* Problem statement *
Using the data beneath, show every line that includes the word "lockoutReleased".
═══ Data to process
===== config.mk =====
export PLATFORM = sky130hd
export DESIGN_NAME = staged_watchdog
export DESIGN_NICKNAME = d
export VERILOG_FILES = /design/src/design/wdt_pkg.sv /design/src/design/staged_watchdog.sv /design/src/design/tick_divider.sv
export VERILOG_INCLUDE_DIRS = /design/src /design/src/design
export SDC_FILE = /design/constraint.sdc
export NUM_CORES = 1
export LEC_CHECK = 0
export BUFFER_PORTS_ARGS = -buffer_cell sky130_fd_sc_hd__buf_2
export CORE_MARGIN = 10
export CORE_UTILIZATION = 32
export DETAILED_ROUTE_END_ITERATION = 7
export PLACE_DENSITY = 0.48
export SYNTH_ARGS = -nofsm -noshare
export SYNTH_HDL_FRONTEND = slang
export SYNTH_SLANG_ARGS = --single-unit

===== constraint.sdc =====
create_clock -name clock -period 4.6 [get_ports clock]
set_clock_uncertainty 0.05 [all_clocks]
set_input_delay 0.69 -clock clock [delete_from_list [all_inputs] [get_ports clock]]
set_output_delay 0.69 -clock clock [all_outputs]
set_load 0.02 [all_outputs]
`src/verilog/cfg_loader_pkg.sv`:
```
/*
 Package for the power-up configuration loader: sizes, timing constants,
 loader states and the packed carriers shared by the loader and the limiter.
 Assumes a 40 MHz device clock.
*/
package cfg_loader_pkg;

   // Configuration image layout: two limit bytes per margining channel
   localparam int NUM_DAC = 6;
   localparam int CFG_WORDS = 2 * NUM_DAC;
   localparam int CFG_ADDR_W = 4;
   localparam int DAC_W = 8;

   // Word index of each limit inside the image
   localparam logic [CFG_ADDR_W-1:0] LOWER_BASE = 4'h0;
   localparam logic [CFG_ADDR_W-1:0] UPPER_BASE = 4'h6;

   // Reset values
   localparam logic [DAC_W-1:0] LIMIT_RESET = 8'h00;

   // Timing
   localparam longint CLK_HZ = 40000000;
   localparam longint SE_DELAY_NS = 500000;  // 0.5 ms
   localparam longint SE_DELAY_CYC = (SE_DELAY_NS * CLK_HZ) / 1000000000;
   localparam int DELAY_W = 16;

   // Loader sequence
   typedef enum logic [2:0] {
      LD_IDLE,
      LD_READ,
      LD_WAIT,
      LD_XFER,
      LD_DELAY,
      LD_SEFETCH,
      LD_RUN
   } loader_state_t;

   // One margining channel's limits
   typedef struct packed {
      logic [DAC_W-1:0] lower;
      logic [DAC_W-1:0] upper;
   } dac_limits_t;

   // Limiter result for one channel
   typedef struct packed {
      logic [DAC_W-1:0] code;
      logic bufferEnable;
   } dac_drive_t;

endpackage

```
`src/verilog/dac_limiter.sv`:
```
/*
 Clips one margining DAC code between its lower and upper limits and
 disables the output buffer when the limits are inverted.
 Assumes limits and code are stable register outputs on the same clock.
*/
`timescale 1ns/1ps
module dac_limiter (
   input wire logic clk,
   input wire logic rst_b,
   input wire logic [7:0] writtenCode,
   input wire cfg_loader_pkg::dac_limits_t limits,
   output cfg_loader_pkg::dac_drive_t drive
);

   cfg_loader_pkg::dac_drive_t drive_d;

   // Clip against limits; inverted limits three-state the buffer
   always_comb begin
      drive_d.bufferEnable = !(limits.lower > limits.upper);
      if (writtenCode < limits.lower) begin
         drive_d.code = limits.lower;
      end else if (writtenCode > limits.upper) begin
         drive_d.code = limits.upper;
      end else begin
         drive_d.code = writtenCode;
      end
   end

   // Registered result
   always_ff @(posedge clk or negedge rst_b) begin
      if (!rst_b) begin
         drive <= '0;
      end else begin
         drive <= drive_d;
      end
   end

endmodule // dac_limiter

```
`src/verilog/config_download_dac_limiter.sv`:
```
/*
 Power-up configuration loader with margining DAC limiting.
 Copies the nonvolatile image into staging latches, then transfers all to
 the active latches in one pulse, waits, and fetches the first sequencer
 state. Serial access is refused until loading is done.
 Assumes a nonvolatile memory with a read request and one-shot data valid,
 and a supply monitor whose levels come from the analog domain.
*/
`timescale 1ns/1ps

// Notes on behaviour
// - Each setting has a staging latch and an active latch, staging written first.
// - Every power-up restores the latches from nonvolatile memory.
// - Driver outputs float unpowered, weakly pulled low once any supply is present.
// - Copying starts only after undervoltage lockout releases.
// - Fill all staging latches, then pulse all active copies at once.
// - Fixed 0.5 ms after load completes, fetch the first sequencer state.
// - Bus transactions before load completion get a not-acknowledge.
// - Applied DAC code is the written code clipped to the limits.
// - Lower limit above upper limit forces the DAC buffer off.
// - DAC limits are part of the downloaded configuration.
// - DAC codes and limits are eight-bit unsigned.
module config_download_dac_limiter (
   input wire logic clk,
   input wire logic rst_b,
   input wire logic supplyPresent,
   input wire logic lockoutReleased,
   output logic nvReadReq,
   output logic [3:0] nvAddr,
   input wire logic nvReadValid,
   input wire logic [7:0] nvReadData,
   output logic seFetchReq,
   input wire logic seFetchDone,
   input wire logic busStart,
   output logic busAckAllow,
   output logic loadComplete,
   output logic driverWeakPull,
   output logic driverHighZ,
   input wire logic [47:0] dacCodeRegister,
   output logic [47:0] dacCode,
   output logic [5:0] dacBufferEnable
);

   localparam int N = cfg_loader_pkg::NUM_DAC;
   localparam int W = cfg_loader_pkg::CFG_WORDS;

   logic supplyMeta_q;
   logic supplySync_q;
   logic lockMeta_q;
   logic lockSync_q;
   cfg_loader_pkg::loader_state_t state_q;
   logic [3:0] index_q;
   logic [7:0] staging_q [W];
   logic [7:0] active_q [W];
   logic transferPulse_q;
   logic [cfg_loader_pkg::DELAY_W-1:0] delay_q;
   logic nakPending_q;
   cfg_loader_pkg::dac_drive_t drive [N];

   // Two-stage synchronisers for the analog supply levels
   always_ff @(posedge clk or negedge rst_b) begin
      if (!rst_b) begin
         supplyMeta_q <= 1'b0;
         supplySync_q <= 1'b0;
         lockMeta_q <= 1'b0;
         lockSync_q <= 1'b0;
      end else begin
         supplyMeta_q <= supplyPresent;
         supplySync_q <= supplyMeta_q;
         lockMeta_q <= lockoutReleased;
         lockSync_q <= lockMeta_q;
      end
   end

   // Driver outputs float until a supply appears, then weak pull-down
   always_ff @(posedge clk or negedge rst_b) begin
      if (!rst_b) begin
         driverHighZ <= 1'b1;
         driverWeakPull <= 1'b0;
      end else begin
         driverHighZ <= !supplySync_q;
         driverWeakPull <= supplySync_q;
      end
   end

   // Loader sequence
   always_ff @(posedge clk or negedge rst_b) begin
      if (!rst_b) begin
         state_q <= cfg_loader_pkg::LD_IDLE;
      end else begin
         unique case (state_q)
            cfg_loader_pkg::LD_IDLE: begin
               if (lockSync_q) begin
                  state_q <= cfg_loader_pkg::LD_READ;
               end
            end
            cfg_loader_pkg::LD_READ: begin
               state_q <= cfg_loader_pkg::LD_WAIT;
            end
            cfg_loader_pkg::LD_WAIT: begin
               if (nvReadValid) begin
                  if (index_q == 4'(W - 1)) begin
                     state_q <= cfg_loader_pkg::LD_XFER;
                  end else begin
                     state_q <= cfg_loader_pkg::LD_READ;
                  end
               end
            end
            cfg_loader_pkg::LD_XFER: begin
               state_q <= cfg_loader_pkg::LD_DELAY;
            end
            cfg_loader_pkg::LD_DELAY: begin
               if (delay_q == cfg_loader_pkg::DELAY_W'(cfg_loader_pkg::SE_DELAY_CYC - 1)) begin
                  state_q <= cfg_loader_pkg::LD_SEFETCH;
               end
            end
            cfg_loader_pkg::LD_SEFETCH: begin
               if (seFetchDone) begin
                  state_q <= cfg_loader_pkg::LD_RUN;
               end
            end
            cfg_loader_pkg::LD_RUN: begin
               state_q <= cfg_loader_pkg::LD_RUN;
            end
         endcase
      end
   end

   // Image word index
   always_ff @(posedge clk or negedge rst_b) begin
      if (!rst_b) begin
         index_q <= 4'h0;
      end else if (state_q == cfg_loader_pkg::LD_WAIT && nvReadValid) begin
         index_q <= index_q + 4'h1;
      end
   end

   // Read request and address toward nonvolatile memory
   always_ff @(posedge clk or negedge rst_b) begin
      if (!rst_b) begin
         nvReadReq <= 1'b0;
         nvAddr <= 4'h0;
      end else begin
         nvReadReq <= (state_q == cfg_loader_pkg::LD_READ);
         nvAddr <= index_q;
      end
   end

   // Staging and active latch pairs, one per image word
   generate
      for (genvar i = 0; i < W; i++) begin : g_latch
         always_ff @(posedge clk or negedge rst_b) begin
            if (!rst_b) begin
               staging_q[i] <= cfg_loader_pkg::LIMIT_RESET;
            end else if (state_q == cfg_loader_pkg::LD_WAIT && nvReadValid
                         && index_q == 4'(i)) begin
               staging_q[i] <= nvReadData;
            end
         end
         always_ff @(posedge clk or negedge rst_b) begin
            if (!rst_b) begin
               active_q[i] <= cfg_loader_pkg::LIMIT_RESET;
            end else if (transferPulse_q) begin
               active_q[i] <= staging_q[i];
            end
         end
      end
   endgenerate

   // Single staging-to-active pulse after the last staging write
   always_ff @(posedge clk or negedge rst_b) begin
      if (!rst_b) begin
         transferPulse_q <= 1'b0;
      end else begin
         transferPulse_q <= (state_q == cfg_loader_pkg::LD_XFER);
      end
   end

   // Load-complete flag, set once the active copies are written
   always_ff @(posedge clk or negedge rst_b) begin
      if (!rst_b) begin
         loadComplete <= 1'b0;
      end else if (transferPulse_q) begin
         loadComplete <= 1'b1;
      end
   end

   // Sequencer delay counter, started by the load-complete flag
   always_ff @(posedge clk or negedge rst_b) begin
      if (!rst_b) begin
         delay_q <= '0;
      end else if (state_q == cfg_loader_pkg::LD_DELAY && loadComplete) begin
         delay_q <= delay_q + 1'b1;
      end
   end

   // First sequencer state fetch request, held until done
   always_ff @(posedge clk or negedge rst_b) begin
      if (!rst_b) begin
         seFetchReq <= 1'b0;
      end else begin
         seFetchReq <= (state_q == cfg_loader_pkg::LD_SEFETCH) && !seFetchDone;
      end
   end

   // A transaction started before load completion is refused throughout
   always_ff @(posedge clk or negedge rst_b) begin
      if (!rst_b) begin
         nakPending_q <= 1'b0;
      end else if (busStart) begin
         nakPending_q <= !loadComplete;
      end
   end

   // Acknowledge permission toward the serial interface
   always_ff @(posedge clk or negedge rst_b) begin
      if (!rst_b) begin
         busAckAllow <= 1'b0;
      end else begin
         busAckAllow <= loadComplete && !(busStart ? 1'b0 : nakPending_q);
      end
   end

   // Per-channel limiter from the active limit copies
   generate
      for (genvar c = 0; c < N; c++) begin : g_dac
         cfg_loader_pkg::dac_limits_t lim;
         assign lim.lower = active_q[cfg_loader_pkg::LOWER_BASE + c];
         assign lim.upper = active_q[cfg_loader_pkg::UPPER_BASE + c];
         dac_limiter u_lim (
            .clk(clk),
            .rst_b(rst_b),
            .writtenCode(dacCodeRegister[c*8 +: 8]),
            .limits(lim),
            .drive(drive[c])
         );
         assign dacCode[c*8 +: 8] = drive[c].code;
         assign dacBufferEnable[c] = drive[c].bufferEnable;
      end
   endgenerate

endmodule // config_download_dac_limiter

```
══════
═══ Data to process
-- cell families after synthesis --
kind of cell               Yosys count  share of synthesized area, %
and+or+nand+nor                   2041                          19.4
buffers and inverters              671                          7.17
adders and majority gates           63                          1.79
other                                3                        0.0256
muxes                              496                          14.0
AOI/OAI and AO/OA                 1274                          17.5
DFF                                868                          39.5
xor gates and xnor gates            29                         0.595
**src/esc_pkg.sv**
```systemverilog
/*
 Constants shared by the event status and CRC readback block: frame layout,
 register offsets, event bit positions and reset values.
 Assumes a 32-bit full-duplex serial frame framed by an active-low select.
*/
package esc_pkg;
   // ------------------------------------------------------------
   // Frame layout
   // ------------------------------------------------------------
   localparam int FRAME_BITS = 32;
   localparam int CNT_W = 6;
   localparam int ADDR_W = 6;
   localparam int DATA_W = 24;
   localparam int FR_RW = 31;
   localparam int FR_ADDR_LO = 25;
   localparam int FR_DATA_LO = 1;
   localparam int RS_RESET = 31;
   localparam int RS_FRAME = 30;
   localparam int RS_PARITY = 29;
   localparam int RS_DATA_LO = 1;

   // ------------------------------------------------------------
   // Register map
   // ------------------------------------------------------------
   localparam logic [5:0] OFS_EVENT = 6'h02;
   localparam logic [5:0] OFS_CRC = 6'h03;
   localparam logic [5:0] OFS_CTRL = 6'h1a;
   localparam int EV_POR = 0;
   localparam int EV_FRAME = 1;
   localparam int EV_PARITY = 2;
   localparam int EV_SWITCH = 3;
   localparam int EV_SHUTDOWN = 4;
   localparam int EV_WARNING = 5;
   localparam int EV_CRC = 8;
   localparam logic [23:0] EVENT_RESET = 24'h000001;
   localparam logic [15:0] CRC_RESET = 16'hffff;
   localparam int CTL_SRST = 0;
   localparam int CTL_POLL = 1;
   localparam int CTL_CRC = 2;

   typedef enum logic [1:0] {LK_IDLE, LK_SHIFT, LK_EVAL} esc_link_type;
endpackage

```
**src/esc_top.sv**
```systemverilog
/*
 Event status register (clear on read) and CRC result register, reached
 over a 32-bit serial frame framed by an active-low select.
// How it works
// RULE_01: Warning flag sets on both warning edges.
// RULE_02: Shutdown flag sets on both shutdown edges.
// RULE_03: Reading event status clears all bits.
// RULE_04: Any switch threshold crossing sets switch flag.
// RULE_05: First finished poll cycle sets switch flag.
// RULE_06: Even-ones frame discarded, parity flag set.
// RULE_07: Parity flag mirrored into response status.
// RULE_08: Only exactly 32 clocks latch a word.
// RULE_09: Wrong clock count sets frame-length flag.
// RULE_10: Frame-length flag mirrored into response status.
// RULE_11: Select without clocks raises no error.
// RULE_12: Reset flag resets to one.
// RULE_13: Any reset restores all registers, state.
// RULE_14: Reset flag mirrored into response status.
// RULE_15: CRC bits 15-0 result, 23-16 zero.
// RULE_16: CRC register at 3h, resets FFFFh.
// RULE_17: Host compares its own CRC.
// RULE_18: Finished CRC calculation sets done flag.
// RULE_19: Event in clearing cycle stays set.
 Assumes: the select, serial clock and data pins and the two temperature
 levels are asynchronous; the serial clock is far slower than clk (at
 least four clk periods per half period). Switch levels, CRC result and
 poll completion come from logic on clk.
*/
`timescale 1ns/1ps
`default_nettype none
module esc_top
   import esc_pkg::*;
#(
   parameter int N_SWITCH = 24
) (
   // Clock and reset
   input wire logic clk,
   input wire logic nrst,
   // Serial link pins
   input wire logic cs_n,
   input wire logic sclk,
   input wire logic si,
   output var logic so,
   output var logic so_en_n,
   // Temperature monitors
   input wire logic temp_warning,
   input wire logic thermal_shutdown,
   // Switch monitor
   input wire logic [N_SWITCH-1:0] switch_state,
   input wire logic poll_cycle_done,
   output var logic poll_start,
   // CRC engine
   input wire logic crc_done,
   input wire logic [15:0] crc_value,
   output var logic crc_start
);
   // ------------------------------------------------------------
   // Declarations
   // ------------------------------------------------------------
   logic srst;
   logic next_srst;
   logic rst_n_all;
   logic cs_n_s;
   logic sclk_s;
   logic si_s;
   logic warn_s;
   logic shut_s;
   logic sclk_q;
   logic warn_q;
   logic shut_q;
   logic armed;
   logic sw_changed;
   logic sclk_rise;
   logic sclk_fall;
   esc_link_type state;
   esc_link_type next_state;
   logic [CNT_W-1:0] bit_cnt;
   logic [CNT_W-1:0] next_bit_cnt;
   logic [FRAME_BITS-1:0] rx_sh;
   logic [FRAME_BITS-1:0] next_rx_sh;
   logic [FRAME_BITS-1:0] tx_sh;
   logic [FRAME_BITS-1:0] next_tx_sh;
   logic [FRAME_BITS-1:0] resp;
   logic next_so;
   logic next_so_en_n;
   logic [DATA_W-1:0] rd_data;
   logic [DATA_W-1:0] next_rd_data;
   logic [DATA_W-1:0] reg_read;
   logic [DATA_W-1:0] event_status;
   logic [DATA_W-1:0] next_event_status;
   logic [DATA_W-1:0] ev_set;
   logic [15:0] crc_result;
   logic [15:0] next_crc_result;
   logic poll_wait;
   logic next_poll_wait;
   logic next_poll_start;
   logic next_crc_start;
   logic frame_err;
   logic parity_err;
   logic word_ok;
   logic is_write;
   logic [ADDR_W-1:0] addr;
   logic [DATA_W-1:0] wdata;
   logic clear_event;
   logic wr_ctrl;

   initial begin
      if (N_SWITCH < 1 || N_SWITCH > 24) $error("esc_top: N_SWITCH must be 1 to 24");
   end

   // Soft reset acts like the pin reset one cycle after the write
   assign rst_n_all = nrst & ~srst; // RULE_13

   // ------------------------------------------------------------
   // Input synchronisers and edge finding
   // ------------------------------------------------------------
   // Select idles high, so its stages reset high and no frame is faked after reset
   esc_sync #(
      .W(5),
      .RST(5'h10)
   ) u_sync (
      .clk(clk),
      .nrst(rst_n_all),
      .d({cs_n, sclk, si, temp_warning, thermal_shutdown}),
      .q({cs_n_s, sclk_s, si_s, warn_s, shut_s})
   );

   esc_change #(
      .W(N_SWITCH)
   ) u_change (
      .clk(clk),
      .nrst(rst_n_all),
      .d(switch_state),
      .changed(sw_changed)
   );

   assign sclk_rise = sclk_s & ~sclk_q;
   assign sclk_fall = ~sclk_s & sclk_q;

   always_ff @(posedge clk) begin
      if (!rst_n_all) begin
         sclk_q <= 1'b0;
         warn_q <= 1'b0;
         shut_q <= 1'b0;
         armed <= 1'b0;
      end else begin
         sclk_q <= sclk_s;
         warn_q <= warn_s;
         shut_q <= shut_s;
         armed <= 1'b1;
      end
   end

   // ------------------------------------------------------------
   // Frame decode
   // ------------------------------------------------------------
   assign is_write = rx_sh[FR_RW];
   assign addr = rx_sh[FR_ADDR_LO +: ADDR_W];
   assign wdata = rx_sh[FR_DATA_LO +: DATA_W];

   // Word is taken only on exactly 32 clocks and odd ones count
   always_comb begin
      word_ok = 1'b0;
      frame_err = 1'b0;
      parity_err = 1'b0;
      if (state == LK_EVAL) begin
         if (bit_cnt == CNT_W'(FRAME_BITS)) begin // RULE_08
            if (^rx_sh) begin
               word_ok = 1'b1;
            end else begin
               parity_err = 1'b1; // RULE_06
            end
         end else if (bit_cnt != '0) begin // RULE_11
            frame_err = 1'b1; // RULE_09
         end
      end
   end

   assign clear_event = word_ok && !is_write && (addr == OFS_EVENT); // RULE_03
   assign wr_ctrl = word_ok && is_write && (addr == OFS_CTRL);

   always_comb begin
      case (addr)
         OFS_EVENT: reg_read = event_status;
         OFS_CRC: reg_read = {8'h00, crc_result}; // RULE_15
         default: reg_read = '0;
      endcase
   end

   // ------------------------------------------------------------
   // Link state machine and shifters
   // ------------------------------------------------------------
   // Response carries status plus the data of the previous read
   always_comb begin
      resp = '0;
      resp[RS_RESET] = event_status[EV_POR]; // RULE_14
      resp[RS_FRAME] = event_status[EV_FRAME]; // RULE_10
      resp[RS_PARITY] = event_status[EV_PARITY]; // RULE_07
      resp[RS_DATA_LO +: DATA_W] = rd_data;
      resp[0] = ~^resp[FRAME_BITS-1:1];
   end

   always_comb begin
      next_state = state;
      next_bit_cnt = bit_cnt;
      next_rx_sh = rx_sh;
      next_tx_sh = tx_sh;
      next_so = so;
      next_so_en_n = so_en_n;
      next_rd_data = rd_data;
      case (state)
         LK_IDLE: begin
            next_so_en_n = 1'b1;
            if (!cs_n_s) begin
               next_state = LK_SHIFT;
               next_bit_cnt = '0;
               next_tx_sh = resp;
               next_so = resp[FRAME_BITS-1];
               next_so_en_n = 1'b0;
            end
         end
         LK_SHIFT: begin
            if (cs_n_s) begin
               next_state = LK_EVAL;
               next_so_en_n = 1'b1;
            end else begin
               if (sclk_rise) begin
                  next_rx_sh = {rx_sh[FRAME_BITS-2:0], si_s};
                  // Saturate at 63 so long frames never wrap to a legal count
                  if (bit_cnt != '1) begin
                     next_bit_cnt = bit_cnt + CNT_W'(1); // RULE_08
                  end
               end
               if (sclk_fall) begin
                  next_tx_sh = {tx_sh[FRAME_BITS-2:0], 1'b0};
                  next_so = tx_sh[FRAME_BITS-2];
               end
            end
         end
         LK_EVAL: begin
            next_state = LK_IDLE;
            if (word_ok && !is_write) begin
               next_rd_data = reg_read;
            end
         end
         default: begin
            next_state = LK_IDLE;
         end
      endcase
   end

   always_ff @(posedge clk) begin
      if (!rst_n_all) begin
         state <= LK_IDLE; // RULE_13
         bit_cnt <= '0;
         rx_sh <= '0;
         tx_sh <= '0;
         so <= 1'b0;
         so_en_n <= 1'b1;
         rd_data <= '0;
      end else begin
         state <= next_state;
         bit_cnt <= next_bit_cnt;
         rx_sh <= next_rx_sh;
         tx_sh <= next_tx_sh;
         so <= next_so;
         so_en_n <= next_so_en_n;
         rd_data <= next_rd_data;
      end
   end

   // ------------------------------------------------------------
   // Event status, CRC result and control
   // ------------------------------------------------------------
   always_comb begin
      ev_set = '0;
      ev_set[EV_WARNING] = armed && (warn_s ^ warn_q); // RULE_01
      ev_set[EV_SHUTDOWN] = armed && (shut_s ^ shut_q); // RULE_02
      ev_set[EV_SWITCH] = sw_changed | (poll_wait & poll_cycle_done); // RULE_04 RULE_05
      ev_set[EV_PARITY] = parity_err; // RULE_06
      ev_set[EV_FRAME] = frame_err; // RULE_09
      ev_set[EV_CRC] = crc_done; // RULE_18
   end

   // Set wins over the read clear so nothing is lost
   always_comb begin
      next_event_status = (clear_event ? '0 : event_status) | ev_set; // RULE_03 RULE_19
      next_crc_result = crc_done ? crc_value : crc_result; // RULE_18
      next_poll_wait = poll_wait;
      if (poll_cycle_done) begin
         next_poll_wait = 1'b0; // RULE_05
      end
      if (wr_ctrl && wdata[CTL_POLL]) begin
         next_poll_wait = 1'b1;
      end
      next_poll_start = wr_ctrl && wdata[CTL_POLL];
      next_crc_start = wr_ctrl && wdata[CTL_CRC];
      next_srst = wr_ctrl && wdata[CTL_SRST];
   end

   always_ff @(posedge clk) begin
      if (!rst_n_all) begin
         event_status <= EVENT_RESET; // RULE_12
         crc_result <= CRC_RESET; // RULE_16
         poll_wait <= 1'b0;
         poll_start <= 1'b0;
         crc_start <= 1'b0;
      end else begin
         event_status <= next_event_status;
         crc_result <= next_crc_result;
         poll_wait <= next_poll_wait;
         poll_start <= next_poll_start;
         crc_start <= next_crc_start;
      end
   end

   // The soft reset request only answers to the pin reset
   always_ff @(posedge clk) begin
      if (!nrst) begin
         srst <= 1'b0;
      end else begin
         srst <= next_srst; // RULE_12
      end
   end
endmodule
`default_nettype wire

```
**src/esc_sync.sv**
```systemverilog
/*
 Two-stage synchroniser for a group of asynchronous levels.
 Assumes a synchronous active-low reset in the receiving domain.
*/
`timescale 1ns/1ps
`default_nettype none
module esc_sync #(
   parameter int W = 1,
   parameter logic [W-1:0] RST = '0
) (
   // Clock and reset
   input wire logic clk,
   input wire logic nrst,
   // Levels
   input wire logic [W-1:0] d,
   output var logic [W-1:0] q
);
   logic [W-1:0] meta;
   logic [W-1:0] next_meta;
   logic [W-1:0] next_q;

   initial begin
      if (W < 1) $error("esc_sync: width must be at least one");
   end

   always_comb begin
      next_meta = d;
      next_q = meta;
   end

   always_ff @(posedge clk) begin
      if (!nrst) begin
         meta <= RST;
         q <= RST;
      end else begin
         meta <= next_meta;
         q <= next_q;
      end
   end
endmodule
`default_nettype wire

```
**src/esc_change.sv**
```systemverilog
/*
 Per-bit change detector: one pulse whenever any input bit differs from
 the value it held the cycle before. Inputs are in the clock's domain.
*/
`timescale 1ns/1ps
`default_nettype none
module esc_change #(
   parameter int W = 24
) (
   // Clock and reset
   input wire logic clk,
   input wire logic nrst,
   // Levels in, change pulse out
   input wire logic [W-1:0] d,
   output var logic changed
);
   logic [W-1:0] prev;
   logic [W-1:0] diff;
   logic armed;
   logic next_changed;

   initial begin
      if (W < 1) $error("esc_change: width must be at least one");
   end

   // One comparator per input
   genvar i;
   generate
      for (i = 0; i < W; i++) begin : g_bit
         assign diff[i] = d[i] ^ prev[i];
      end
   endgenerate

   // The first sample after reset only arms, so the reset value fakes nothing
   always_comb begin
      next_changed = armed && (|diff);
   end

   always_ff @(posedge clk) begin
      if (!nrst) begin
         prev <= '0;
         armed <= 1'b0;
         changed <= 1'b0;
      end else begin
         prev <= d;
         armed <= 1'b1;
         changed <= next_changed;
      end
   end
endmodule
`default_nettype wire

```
══════
* Output *
   input wire logic lockoutReleased,
         lockMeta_q <= lockoutReleased;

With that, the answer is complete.